La credibilidad social de las autoridades es indispensable para combatir con eficacia la pandemia
La activación del Plan de Protección Civil se sitúa en otro terreno. Su finalidad es movilizar la actuación de las estructuras de protección civil -administrativa y de voluntariado- y su coordinación, especialmente cuando dependen de distintas administraciones (policías, bomberos, etc.). Este es el ámbito en el que la asunción de su «dirección» por el lehendakari toma significado. Se trata de una decisión dirigida a las propias administraciones con una finalidad instrumental. No supone la habilitación al Gobierno vasco para adoptar medidas que excedan las que le autoriza la legislación de salud pública. Respecto a estas, la activación del plan es indiferente: se pueden adoptar de la misma forma con el plan activado o sin activar, como se está haciendo en otros territorios. El Gobierno vasco lo sabe, como muestra la conversión en «recomendación» de la anunciada «prohibición» de las reuniones de más de diez personas en la orden de la consejera de Salud publicada el pasado miércoles.

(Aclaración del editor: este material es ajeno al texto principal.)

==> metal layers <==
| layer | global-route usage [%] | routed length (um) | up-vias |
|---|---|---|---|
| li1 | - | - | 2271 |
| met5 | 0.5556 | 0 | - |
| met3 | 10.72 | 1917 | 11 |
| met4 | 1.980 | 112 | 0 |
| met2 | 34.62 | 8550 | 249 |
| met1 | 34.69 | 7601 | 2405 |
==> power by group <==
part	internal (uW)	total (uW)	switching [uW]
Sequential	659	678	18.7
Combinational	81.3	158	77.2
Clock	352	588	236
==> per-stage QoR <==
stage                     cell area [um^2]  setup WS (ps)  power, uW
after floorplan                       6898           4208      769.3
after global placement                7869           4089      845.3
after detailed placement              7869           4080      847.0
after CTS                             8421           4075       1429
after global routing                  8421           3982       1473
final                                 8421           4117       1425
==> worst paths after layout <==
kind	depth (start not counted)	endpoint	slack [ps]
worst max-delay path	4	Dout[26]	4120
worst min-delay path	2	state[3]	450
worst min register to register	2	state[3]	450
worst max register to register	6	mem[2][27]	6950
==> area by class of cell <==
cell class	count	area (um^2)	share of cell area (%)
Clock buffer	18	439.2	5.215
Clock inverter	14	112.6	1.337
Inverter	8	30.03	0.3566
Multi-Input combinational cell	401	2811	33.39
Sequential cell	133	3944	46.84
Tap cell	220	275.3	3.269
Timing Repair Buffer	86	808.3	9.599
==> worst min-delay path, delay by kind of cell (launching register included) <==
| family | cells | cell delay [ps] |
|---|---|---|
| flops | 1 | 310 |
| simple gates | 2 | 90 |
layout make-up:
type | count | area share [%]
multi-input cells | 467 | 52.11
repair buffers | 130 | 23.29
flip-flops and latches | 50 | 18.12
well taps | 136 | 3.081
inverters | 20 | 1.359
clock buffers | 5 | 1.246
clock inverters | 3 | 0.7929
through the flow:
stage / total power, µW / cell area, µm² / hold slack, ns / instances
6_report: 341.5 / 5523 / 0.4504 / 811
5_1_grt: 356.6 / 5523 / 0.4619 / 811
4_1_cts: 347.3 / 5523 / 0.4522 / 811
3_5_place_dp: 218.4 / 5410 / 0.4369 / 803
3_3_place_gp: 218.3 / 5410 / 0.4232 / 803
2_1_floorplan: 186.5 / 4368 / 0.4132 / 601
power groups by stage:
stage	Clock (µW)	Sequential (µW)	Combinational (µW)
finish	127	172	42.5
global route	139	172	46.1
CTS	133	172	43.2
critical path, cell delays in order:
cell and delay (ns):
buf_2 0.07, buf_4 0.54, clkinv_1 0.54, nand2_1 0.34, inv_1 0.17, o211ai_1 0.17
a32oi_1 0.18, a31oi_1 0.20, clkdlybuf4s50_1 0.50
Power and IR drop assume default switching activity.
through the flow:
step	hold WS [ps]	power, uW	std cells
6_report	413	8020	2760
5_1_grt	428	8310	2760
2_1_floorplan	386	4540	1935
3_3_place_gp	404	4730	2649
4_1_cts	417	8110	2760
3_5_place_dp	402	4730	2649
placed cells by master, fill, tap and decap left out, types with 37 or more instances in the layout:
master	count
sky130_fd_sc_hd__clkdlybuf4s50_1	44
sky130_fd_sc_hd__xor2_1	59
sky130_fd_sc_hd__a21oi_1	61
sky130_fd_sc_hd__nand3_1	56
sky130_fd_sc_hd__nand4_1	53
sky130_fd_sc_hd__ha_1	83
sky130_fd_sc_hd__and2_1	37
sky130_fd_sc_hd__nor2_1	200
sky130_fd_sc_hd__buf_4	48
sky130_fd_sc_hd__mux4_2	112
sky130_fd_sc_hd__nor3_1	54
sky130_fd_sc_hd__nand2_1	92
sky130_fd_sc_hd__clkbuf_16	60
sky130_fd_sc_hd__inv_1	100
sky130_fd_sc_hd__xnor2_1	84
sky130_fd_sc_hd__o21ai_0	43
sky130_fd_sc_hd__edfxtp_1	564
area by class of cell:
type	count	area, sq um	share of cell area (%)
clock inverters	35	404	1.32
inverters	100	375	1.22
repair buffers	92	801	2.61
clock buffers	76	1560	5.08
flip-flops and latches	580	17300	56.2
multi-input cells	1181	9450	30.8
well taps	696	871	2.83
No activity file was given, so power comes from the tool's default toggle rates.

Sorprende el empeño del Gobierno vasco en dar la apariencia de que dispone de unos poderes que no se corresponden con la realidad. No es un juego inocuo; afecta seriamente a la capacidad de lo que, por encima de todo, importa ahora: hacer frente a la pandemia con eficacia. Ello requiere una combinación inteligentemente equilibrada entre medidas coercitivas y recomendaciones, para cuyo cumplimiento generalizado es indispensable la credibilidad social de las autoridades que las establecen.
Si el Gobierno se cree lo que dice y actúa en consecuencia nos encontraremos con decisiones judiciales que anulen las medidas adoptadas, especialmente cuando todavía el sistema judicial no ha podido establecer una interpretación clara y firme sobre las acciones que se pueden y no se pueden imponer. Lo que provocará desconcierto entre la gente y desconfianza con el sistema. El Ejecutivo está obligado a hacer un esfuerzo especial para no poner en riesgo la seguridad jurídica. Si, por el contrario, como ha hecho hasta ahora, distingue entre lo que dice que va a hacer y lo que hace no podrá pretender que se le tome en serio. Un Gobierno responsable no puede añadir más incertidumbre.
No es el momento de jugar a la autosuficiencia del autogobierno contraponiéndolo, como alternativo, al gobierno común. Nunca como en una crisis tan extrema la eficacia de la actuación pública depende de la lealtad de las instituciones al terreno que a cada una le corresponde. Tenemos en juego la salud y el bienestar.